• [Try it]: Using the records that appear below, write out exactly the lines from the one with "package CacheTypes;" through the one with "CacheOp_Flush = 2'd2", keeping both end lines.
** Extracted material follows **
From an optimization exercise on the open Yosys and OpenROAD flow, aimed at a short achievable clock period and few clock cycles; shortcuts taken in it are not production practice. Only simulation tests tie the RTL to the original design; equivalence was not proved. Power and IR drop assume default switching activity.

==> build 95: inputs <==
==> flow/design.v <==
`default_nettype none
package CacheTypes;
    typedef enum logic [1:0] {
        CacheCommand_WriteThrough = 2'd0,
        CacheCommand_Replace      = 2'd1,
        CacheCommand_Invalidate   = 2'd2
    } CacheCommand;
    typedef enum logic [1:0] {
        CacheOp_Load  = 2'd0,
        CacheOp_Store = 2'd1,
        CacheOp_Flush = 2'd2
    } CacheOp;
endpackage
`default_nettype wire
`timescale 1ns/1ps
`default_nettype none
module DCacheAoi22 (
    input  logic a1,
    input  logic a2,
    input  logic b1,
    input  logic b2,
    output logic y
);
    assign y = !((a1 && a2) || (b1 && b2));
endmodule
module DCacheNand3 (
    input  logic a,
    input  logic b,
    input  logic c,
    output logic y
);
    assign y = !(a && b && c);
endmodule
module DCacheNand3B (
    input  logic an,
    input  logic b,
    input  logic c,
    output logic y
);
    assign y = !(!an && b && c);
endmodule
module DCacheNor3 (
    input  logic a,
    input  logic b,
    input  logic c,
    output logic y
);
    assign y = !(a || b || c);
endmodule
module DCacheOr2 (
    input  logic a,
    input  logic b,
    output logic y
);
    assign y = a || b;
endmodule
** End of Extracted material **
• [Answer for this exercise]:
package CacheTypes;
    typedef enum logic [1:0] {
        CacheCommand_WriteThrough = 2'd0,
        CacheCommand_Replace      = 2'd1,
        CacheCommand_Invalidate   = 2'd2
    } CacheCommand;
    typedef enum logic [1:0] {
        CacheOp_Load  = 2'd0,
        CacheOp_Store = 2'd1,
        CacheOp_Flush = 2'd2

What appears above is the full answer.